--- START ---

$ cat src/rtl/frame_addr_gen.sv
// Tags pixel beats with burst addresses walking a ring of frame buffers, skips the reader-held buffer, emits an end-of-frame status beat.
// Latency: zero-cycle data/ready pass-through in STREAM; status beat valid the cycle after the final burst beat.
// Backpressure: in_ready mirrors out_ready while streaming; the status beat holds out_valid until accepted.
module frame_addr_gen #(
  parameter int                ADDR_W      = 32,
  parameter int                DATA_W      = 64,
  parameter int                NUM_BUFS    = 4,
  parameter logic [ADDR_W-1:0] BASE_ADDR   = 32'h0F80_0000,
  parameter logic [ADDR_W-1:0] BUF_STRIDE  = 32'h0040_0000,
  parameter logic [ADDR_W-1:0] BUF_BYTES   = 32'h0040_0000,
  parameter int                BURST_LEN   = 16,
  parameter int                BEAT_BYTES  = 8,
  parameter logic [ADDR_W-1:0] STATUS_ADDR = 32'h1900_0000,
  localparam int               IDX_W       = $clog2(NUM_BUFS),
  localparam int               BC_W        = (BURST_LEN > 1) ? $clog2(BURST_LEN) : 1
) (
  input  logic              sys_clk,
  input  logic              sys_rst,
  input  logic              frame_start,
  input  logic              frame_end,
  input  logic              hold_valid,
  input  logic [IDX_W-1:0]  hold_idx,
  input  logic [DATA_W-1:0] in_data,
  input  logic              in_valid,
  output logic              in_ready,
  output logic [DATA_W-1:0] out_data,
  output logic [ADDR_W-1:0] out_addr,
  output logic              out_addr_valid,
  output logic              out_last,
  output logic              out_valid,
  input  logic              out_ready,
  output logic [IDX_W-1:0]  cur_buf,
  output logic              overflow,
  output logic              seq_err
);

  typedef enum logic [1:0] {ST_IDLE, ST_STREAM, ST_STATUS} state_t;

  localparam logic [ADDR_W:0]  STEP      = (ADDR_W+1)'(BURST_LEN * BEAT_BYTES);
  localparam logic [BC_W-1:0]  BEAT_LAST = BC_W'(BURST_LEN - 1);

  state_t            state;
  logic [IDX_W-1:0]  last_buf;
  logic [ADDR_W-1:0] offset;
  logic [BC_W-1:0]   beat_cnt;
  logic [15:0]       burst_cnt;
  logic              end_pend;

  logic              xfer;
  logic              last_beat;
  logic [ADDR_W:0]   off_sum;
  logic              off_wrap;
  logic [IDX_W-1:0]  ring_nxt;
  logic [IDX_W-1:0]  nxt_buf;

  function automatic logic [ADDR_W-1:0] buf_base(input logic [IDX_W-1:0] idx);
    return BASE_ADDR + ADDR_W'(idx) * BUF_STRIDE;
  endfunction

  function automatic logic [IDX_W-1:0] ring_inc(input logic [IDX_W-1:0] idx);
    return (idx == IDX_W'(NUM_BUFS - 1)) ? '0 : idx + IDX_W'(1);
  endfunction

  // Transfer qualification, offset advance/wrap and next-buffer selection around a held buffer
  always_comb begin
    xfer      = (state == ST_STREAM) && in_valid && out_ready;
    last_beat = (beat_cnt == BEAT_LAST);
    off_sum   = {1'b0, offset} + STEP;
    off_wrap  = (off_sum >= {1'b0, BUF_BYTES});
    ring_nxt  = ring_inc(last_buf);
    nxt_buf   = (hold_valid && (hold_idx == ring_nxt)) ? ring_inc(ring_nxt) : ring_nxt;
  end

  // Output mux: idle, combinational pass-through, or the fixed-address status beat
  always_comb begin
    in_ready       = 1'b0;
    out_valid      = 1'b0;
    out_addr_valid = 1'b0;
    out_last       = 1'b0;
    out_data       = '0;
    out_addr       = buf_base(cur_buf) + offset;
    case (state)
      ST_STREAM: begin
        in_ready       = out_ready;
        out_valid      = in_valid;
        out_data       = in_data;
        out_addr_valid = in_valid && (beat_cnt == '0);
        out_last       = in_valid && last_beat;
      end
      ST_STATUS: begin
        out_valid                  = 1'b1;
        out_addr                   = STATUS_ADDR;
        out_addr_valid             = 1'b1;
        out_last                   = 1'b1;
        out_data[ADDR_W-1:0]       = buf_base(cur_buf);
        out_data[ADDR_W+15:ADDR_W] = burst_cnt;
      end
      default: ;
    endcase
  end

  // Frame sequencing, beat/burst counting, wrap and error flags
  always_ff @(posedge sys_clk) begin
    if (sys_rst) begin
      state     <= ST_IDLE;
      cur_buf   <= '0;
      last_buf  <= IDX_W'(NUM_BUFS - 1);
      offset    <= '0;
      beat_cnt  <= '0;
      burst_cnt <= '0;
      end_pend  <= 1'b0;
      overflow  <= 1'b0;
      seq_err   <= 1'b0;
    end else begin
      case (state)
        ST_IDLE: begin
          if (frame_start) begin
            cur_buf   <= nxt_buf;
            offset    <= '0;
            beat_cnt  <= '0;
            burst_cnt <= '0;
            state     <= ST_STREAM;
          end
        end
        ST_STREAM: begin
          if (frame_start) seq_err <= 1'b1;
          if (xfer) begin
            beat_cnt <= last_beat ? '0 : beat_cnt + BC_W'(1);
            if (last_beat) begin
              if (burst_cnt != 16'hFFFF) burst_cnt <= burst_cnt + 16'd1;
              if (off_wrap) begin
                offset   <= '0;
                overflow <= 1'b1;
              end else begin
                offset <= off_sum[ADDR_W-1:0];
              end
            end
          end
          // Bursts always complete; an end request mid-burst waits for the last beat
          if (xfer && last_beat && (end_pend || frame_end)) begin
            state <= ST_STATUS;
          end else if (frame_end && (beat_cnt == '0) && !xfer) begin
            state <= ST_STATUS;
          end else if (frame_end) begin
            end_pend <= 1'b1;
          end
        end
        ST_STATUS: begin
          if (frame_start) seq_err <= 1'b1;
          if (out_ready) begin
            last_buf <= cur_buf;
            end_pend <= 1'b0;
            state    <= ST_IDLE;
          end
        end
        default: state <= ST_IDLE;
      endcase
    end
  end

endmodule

--- END ---
--- START ---

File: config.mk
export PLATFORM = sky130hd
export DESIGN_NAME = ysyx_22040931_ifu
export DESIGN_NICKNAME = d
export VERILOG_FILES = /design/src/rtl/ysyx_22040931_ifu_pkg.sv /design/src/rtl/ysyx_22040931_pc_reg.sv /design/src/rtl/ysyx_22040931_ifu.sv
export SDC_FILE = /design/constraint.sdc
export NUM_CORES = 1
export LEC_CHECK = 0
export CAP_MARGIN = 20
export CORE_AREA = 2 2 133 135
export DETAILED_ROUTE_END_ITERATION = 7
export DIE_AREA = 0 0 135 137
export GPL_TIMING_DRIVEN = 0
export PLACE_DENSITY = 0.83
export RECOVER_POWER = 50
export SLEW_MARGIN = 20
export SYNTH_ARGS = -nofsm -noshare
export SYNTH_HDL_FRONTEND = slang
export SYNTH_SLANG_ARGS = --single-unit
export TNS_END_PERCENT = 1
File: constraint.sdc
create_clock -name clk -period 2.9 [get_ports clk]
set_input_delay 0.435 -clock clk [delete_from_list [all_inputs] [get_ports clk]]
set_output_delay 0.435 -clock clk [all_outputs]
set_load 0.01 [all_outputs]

--- END ---
--- START ---

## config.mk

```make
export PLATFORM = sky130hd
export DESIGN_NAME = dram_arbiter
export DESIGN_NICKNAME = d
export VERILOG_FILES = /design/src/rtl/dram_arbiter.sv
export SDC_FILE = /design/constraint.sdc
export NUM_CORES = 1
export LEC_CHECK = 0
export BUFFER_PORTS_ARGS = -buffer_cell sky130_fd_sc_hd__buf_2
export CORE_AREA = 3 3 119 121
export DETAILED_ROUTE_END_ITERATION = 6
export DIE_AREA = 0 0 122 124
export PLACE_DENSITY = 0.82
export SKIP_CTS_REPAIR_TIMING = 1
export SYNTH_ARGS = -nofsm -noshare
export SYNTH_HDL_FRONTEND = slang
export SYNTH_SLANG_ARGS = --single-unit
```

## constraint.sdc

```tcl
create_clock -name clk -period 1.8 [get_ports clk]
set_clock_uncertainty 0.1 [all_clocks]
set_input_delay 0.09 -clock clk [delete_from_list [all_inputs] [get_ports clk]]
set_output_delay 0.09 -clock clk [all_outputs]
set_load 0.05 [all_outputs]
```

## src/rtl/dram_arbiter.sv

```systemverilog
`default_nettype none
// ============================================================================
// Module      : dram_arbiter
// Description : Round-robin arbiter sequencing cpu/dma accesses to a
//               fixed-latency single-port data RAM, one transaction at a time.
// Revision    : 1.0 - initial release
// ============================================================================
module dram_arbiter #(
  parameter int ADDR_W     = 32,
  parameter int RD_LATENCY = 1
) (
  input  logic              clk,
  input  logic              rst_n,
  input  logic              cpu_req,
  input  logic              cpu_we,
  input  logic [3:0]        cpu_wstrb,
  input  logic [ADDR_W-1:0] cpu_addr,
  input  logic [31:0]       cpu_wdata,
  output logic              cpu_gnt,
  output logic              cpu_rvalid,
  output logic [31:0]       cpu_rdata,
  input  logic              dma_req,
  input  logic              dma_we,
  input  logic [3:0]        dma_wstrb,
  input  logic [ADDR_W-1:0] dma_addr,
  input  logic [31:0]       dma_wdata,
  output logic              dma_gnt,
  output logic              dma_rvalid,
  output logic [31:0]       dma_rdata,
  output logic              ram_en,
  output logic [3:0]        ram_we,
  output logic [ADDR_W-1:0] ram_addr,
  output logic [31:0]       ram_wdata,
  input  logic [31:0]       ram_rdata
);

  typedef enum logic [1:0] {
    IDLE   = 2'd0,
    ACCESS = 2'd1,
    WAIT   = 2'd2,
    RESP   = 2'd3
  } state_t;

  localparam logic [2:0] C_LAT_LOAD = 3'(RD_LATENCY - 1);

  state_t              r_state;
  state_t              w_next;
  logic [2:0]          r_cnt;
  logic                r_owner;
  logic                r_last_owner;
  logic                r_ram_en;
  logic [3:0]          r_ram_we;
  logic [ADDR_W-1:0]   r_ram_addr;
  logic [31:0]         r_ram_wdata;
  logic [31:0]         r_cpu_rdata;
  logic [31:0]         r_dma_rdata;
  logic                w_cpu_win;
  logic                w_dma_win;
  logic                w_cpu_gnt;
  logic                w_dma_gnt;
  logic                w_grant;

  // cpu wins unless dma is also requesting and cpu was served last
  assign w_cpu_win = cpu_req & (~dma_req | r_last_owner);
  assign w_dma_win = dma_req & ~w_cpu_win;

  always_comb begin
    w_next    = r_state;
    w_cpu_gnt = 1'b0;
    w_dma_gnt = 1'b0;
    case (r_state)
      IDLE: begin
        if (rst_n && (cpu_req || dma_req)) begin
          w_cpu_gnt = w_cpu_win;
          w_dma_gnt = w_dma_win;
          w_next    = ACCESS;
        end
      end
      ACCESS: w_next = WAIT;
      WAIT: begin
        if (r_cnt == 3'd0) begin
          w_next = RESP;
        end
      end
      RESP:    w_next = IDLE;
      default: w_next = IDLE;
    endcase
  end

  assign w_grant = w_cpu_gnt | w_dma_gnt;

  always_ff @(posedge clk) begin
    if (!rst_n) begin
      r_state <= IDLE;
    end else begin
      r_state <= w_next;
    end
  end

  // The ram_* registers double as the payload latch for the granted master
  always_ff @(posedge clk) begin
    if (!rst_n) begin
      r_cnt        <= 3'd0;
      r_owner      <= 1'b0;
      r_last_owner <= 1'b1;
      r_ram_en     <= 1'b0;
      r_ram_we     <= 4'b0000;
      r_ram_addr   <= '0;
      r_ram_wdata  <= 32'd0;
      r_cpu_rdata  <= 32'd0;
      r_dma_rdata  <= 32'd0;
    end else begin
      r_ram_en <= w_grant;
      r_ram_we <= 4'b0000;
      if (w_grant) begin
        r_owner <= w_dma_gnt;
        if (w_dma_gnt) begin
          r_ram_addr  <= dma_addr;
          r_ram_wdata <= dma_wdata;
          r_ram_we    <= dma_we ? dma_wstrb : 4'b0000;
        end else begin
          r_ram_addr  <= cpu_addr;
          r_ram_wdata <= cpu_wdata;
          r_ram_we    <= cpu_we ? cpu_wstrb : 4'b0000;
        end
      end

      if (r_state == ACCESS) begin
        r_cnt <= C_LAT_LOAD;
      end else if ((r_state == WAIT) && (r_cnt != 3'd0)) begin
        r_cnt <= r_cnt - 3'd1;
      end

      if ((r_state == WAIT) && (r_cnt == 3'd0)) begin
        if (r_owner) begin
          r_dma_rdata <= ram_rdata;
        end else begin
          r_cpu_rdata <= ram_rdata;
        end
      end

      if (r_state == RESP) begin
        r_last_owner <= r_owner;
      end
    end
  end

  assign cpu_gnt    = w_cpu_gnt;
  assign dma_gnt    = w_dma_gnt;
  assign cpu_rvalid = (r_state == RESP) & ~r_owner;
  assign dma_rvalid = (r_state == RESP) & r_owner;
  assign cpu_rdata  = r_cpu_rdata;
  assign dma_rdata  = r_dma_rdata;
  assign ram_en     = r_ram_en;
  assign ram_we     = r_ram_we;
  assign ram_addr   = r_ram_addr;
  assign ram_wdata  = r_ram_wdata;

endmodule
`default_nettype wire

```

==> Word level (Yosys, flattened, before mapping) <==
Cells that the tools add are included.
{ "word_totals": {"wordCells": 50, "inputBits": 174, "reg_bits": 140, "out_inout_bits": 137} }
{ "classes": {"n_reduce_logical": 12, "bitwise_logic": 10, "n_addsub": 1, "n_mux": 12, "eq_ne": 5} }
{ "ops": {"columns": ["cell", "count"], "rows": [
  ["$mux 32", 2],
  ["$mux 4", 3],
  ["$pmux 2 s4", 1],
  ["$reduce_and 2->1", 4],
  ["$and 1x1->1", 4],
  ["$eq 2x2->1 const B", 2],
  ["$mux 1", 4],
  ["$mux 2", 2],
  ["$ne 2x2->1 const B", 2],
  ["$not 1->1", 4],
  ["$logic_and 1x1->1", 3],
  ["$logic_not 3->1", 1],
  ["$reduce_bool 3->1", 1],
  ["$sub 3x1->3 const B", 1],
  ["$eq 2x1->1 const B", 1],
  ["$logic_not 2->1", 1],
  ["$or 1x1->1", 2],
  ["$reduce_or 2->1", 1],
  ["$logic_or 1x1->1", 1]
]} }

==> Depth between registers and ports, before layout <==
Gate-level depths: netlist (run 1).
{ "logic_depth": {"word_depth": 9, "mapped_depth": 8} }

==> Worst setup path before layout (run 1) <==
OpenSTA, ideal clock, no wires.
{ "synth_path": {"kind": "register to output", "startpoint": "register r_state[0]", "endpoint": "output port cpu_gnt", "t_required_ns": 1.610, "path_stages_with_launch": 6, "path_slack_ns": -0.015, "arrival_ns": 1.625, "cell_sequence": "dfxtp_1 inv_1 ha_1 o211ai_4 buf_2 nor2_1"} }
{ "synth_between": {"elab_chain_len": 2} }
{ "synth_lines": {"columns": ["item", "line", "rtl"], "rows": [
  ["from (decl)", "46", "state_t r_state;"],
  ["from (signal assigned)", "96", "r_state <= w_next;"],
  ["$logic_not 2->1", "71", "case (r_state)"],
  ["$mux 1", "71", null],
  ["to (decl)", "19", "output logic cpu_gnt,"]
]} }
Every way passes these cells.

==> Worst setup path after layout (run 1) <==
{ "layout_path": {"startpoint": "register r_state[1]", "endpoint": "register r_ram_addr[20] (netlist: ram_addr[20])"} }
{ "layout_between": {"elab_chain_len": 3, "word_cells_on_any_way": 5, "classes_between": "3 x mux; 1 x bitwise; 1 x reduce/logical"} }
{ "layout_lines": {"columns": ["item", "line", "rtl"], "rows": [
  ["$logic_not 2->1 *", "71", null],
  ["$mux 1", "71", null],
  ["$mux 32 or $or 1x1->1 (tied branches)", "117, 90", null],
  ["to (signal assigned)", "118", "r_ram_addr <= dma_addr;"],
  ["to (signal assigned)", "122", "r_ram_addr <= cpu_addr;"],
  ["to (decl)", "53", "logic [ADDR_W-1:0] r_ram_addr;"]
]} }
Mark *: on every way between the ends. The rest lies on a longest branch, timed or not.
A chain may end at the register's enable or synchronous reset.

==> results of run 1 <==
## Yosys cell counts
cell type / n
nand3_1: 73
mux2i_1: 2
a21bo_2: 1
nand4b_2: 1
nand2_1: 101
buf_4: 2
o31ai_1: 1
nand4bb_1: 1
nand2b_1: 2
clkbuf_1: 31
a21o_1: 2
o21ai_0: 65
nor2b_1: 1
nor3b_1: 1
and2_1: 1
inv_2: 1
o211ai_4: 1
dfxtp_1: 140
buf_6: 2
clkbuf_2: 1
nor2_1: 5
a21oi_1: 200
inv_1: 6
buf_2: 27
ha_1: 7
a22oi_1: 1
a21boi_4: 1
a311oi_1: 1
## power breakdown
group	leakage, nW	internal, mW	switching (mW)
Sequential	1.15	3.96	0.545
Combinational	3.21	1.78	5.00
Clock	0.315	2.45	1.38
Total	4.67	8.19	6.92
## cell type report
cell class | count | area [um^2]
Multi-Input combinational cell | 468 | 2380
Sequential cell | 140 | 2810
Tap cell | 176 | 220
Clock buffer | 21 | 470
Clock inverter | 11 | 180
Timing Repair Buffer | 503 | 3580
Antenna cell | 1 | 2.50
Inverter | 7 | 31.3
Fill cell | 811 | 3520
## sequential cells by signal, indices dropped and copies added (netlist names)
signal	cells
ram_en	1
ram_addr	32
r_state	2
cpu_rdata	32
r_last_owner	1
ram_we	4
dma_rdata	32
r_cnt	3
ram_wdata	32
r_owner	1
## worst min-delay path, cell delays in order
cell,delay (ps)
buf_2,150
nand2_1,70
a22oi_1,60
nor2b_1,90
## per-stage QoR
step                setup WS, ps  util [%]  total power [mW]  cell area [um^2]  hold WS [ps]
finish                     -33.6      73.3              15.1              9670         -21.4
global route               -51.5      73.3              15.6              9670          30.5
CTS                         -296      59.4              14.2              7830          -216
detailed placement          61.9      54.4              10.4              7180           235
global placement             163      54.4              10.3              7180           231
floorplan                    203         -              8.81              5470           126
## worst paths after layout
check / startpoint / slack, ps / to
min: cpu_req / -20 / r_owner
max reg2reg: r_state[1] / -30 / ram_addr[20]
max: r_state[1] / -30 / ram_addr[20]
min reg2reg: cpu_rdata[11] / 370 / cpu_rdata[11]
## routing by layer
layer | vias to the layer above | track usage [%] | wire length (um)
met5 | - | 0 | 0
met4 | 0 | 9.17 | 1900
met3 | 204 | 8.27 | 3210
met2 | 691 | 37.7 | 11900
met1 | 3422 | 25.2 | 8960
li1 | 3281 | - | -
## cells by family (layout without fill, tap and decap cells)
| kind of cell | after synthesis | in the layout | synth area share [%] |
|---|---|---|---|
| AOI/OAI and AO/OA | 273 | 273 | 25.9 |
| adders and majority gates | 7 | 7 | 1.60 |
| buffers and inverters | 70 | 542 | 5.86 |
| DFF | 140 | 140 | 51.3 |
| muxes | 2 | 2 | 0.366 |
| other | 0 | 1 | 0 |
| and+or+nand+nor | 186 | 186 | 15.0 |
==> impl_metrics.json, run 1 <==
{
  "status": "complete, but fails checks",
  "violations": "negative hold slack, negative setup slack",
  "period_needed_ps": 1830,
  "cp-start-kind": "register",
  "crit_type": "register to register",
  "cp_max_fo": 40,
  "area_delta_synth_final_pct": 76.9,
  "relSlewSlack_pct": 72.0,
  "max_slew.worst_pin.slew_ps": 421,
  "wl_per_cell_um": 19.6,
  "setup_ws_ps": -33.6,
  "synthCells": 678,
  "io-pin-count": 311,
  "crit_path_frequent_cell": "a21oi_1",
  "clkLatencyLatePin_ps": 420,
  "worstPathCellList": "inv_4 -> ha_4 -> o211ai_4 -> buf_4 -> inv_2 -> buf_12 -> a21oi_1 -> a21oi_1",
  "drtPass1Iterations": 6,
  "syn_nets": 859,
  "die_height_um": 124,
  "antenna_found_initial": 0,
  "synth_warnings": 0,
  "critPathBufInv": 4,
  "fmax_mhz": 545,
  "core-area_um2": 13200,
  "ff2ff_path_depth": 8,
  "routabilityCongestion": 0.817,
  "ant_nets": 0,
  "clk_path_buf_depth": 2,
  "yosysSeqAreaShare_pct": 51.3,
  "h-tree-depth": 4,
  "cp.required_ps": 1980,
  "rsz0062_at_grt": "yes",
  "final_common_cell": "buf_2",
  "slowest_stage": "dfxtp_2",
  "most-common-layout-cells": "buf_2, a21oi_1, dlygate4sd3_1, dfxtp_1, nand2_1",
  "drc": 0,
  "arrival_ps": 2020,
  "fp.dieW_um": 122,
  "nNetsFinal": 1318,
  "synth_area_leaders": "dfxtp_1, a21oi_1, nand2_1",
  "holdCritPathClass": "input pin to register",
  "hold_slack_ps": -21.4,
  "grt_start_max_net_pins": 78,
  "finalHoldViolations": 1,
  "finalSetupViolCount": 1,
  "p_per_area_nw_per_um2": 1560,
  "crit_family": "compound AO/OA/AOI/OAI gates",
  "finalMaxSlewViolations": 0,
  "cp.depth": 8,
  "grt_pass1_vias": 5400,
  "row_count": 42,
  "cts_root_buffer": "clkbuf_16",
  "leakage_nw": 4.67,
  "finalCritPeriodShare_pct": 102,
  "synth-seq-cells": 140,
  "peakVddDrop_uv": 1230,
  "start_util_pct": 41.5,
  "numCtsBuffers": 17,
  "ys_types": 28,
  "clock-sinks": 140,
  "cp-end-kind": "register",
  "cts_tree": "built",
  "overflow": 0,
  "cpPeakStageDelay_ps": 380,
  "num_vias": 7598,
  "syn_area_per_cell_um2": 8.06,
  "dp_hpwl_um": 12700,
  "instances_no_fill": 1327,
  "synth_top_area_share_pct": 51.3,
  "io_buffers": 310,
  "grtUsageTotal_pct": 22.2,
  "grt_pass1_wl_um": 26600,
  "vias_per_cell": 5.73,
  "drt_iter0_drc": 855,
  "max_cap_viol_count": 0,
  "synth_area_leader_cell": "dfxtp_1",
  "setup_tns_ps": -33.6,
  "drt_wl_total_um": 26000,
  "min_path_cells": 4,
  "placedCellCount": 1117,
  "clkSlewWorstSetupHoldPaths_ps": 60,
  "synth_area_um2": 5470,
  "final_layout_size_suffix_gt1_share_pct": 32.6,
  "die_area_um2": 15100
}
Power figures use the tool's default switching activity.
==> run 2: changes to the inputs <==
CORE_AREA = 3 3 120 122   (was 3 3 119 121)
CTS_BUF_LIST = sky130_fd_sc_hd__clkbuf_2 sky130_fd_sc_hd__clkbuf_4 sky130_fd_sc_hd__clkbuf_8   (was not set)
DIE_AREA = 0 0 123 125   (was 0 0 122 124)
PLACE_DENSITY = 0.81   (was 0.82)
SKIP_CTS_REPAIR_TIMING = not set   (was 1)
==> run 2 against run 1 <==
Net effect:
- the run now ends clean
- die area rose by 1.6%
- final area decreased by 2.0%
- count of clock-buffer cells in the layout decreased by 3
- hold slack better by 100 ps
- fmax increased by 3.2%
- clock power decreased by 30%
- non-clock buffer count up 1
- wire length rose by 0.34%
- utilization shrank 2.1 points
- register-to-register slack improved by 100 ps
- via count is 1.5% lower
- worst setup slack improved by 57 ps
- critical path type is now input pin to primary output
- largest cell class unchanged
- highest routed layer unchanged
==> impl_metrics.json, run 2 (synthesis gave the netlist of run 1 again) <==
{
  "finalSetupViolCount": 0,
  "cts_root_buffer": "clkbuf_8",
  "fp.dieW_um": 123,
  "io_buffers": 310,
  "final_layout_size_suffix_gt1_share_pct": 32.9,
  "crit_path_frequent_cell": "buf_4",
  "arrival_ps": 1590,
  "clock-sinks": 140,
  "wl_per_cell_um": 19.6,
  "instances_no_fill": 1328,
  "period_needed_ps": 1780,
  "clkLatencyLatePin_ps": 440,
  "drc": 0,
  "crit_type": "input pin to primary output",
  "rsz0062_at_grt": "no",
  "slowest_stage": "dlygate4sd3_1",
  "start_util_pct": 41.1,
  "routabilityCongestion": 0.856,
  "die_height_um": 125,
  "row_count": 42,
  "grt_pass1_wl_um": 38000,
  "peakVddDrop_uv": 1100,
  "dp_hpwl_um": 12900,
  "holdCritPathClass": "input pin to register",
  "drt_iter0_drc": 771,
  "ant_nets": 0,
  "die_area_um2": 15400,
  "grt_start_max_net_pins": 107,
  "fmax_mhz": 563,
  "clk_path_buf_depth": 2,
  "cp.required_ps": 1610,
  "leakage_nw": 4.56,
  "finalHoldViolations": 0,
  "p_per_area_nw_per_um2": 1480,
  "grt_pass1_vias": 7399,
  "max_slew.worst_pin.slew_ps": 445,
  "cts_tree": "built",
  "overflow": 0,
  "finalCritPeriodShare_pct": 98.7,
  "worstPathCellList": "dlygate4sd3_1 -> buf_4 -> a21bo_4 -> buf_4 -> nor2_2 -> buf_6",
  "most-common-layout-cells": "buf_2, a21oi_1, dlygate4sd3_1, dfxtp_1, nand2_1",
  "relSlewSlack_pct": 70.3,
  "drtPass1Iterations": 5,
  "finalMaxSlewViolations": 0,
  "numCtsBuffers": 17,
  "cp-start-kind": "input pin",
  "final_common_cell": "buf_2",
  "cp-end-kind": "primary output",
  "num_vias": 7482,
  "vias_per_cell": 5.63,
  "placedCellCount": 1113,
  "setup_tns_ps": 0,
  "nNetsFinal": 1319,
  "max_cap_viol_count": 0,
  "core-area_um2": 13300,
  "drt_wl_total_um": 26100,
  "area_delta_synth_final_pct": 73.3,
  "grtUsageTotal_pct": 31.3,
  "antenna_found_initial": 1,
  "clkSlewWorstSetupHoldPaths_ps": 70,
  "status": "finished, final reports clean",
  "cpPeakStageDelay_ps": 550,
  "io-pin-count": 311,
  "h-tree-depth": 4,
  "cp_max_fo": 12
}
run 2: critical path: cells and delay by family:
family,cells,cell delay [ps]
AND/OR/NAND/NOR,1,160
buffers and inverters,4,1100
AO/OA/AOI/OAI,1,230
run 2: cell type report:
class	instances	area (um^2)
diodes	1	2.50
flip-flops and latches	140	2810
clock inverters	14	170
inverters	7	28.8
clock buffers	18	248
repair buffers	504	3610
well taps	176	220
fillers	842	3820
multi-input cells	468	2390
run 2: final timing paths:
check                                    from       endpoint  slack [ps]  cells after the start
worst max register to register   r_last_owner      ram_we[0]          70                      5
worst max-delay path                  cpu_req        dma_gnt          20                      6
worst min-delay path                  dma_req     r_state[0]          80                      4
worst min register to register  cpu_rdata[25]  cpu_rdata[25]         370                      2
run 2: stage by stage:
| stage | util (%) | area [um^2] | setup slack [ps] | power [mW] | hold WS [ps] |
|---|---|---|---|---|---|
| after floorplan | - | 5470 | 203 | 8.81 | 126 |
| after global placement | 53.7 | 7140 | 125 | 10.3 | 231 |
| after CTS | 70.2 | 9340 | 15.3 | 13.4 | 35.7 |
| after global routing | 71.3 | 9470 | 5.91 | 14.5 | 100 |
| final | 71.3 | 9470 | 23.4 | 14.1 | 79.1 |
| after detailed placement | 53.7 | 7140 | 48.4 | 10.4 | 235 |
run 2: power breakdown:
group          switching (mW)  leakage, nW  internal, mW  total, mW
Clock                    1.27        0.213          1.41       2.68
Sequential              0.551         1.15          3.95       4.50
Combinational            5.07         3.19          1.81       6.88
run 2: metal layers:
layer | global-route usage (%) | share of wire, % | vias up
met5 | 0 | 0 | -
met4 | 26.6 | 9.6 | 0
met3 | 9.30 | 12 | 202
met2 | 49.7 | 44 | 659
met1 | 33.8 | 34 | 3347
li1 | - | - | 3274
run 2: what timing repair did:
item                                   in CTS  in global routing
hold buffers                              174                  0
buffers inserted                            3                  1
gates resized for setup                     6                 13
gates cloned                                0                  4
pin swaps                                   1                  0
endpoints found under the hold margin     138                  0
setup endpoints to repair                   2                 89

--- END ---

WORK INSTRUCTION ::
Could you return the lines in the entries above that contain "after"?

OUTPUT BELOW ::
// Latency: zero-cycle data/ready pass-through in STREAM; status beat valid the cycle after the final burst beat.
==> Worst setup path after layout (run 1) <==
## worst paths after layout
| kind of cell | after synthesis | in the layout | synth area share [%] |
check                                    from       endpoint  slack [ps]  cells after the start
| after floorplan | - | 5470 | 203 | 8.81 | 126 |
| after global placement | 53.7 | 7140 | 125 | 10.3 | 231 |
| after CTS | 70.2 | 9340 | 15.3 | 13.4 | 35.7 |
| after global routing | 71.3 | 9470 | 5.91 | 14.5 | 100 |
| after detailed placement | 53.7 | 7140 | 48.4 | 10.4 | 235 |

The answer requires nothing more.